Thursday, September 06, 2007

Thoughts on the Anniversary of Mother Teresa's death


"We cannot all do great things, but we can do small things with great love"
Mother Theresa

I guess it took me by surprise that Mother Theresa death occurred so closely after Princess Diana's death. It was 10 years ago on Sept 5th. I am not Catholic, but that doesn't mean I don't have respect for her. She had a great deal of influence on a lot of people. A friend of mine went to India to spend time with her and work with her and the other nuns. It was the hardest work he had ever done, and yet it changed him. I admired her because she could do the hard thing and say the hard thing.

Now we read that in letters she wrote, she suffered what she called the "silence of God. "

"Jesus has a very special love for you. As for me, the silence and the emptiness is so great that I look and do not see, listen and do not hear. " — Mother Teresa to the Rev. Michael Van Der Peet, September 1979. Since this new book, Mother Teresa: Come Be My Light has been published, the news media has been calling it her "crisis of faith." Time magazine's "Mother Teresa's Crisis of Faith". or read Newsweek's: Teresa, Bright and Dark.

I find her more admirable that she did have a crisis of faith, if you want to call it that, or that she felt empty or experienced the silence of God. I don't know though that I like that the letters she wrote and asked to be kept confidential were not. It feels like someone taking advantage of her or trying to put her in a bad light.

But, I don't know of anyone who has not gone through a crisis of faith or felt empty or experienced the silence of God. It is part of being human, part of being Christian, part of being on a spiritual journey. If you read of Jesus' experience in the garden of Gethsemane and even on the cross was exactly that. Following Jesus is not easy, we carry a cross too. Being called by God to Pastor or any form of ministry is not easy. You will have dark nights of the soul, desert times, loneliness, emptiness, silence, and dark night of the soul. But you will also have times of joy, sheer joy, not happiness, joy, peace, peace that has no earthly explanation, you will have the things promised.

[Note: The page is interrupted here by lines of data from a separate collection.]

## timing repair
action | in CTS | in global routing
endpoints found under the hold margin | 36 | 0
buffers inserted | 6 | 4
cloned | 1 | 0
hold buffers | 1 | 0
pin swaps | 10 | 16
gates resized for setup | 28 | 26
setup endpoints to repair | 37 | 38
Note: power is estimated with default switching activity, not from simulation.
$ cat src/flat_wrapper.sv
// flat-port wrapper written by rule: the top's interface ports become plain ports
module bcd_down_timer_flat import bcd_timer_pkg::*;
#(
  parameter int         NDIG   = 4,
  parameter logic [3:0] MAXDIG = 4'd9
)
  (clk, rst, bus_i_clr, bus_i_load, bus_i_load_val, bus_i_start, bus_i_pause, bus_i_tick, bus_o_count, bus_o_busy, bus_o_done, bus_o_zero);
  bcd_down_timer_if #(.NDIG(NDIG)) bus_i ();
  input logic clk;
  input logic rst;
  input wire logic [$bits(bus_i.i_clr)-1:0] bus_i_clr;
  input wire logic [$bits(bus_i.i_load)-1:0] bus_i_load;
  input wire logic [$bits(bus_i.i_load_val)-1:0] bus_i_load_val;
  input wire logic [$bits(bus_i.i_start)-1:0] bus_i_start;
  input wire logic [$bits(bus_i.i_pause)-1:0] bus_i_pause;
  input wire logic [$bits(bus_i.i_tick)-1:0] bus_i_tick;
  output wire logic [$bits(bus_i.o_count)-1:0] bus_o_count;
  output wire logic [$bits(bus_i.o_busy)-1:0] bus_o_busy;
  output wire logic [$bits(bus_i.o_done)-1:0] bus_o_done;
  output wire logic [$bits(bus_i.o_zero)-1:0] bus_o_zero;
  assign bus_i.i_clr = bus_i_clr;
  assign bus_i.i_load = bus_i_load;
  assign bus_i.i_load_val = bus_i_load_val;
  assign bus_i.i_start = bus_i_start;
  assign bus_i.i_pause = bus_i_pause;
  assign bus_i.i_tick = bus_i_tick;
  assign bus_o_count = bus_i.o_count;
  assign bus_o_busy = bus_i.o_busy;
  assign bus_o_done = bus_i.o_done;
  assign bus_o_zero = bus_i.o_zero;
  bcd_down_timer #(.NDIG(NDIG), .MAXDIG(MAXDIG)) u_core (.clk(clk), .rst(rst), .bus(bus_i));
endmodule
$ cat config.mk
export PLATFORM = sky130hd
export DESIGN_NAME = bcd_down_timer_flat
export DESIGN_NICKNAME = d
export VERILOG_FILES = /design/src/rtl/bcd_down_timer_pkg.sv /design/src/rtl/bcd_down_timer_if.sv /design/src/rtl/bcd_down_timer_digit_dn.sv /design/src/rtl/bcd_down_timer.sv /design/src/flat_wrapper.sv
export SDC_FILE = /design/constraint.sdc
export NUM_CORES = 1
export LEC_CHECK = 0
export CAP_MARGIN = 15
export CORE_ASPECT_RATIO = 1.2
export CORE_MARGIN = 1
export CORE_UTILIZATION = 50
export DETAILED_ROUTE_END_ITERATION = 8
export PLACE_DENSITY = 0.85
export SLEW_MARGIN = 20
export SYNTH_ARGS = -nofsm -noshare
export SYNTH_HDL_FRONTEND = slang
export SYNTH_HIERARCHICAL = 1
export SYNTH_SLANG_ARGS = --single-unit
$ cat constraint.sdc
create_clock -name clk -period 7.5 [get_ports clk]
set_input_delay 2.25 -clock clk [delete_from_list [all_inputs] [get_ports clk]]
set_output_delay 2.25 -clock clk [all_outputs]
set_load 0.01 [all_outputs]
$ cat src/rtl/piso_tx.sv
// Parallel-in serial-out transmitter: handshake, bit counter and framing around piso_shift.
module piso_tx
    import piso_tx_pkg::*;
#(
    parameter int unsigned WIDTH     = DEFAULT_WIDTH,
    parameter bit          LSB_FIRST = 1'b1,
    parameter logic        IDLE_LVL  = 1'b0
) (
    input  logic             clk,
    input  logic             rst,
    input  logic [WIDTH-1:0] din,
    input  logic             load,
    output logic             ready,
    output logic             dout,
    output logic             frame,
    output logic             done,
    output logic [WIDTH-1:0] q
);

    localparam int unsigned CW = (WIDTH > 1) ? $clog2(WIDTH) : 1;
    localparam logic [CW-1:0] CNT_LAST = CW'(WIDTH - 1);

    state_e          state_q, state_d;
    logic [CW-1:0]   cnt_q, cnt_d;
    logic            accept;
    logic            shift_en;
    logic [WIDTH-1:0] sr;

    // cnt counts bits still to follow the one on dout; cnt==0 marks the last bit.
    always_comb begin
        ready    = (state_q == IDLE) || (cnt_q == '0);
        accept   = load && ready;
        shift_en = (state_q == SHIFT) && (cnt_q != '0);
        state_d  = state_q;
        cnt_d    = cnt_q;
        if (accept) begin
            state_d = SHIFT;
            cnt_d   = CNT_LAST;
        end else if (shift_en) begin
            cnt_d = cnt_q - CW'(1);
        end else if (state_q == SHIFT) begin
            state_d = IDLE;
        end
    end

    always_ff @(posedge clk or posedge rst) begin
        if (rst) begin
            state_q <= IDLE;
            cnt_q   <= '0;
        end else begin
            state_q <= state_d;
            cnt_q   <= cnt_d;
        end
    end

    piso_shift #(
        .WIDTH     (WIDTH),
        .LSB_FIRST (LSB_FIRST)
    ) u_shift (
        .clk  (clk),
        .rst  (rst),
        .ld   (accept),
        .sh   (shift_en),
        .d    (din),
        .fill (IDLE_LVL),
        .q    (sr)
    );

    always_comb begin
        frame = (state_q == SHIFT);
        done  = frame && (cnt_q == '0);
        if (!frame) begin
            dout = IDLE_LVL;
        end else if (LSB_FIRST) begin
            dout = sr[0];
        end else begin
            dout = sr[WIDTH-1];
        end
    end

    assign q = sr;

endmodule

Lets ask this, was she depressed? Perhaps. Burned out? Perhaps. Did she have compassion fatigue? Good possibility. Would medication have helped, maybe. Would time away and time out help, most likely. Would spiritual direction help, yes. It makes you wonder if the persons on the other end of the letters knew she suffered so, why didn't they try to get her help or encourage her to get help? Maybe they did try. I wonder if she carried the pain of the world, the sadness, the horror, the emptiness of the world, the silence of the world towards itself? She had to have great compassion to do what she did, and yet where was she getting fed and nourished for such a task?

Have I experienced such times in my life, my walk with Jesus, my ministry, you bet I have, and I can only imagine they will come again. I ordered the book, and plan to read it when I get it.


6 comments:

Iris Godfrey said...

Thank you for this thoughtful post. I too have admired Mother Theresa deeply for many years. These letters do not change that. Everyone who follows our Lord will experience such in life at one time or another. To publish these most private of letters where she shared the wrenching of her heart is unkind in my opinion. Doesn't change anything and attempts to put her in a bad light. Oh well, the Lord will use that also.
Blessings.

Rev.Dulce said...

Mother Teresa was one of my favorite religious figures of the modern era. I used to close all my emails with a quote of hers, "it is doing the small things well that matters."

Glad to know that other non-Catholics appreciated her, as well.

The whole printed letters that she wanted destroyed begs the question, "Why didn't she do it herself?" However, I don't believe there was an maliciousness behind the release of the letters.

Rev Kim said...

This is a lovely post. I felt quite uncomfortable with these very private letters being shared after her death. If she had given approval ahead of time that would be very different. It just seems an invasion of privacy.

Thank you again for this thoughtful, beautiful post.

Terri said...

I ordered the book too. I guess I think that if you live around that kind of deep, pervasive suffering you may begin to wonder where God is in all this. Why. Why SO MUCH suffering?

I get your point about the public release of her letters. But, given what I have been through, I also think her letters may prove to be a HUGE help to people who are lost and wondering....and suffering....

Rev SS said...

Thank you for this beautiful, thoughtful reflection. I don't know how Mother Theresa could have not been depressed and wonder why. And, I have mixed emotions about her letters being published. I know I've gotten rid of a lot of my journal entries that I don't want read. Since she didn't, I pray that God will turn any "bad" of their being published to "good" in the healing that others experience because of reading about her struggles.

Michael said...

I'm pretty sure I read in the news reports that the one who made these letters public is the priest who is leading the charge for her canonization/beatification toward sainthood. I forget his name, but his statement about her "dark" moments was such: one cannot long for something one is not consciously aware of. I think in that light it was crisis - or lack - of genuine sabbath time. I don't know that she ever took a break. How could one not find darkness and isolation when actually engulfed in it?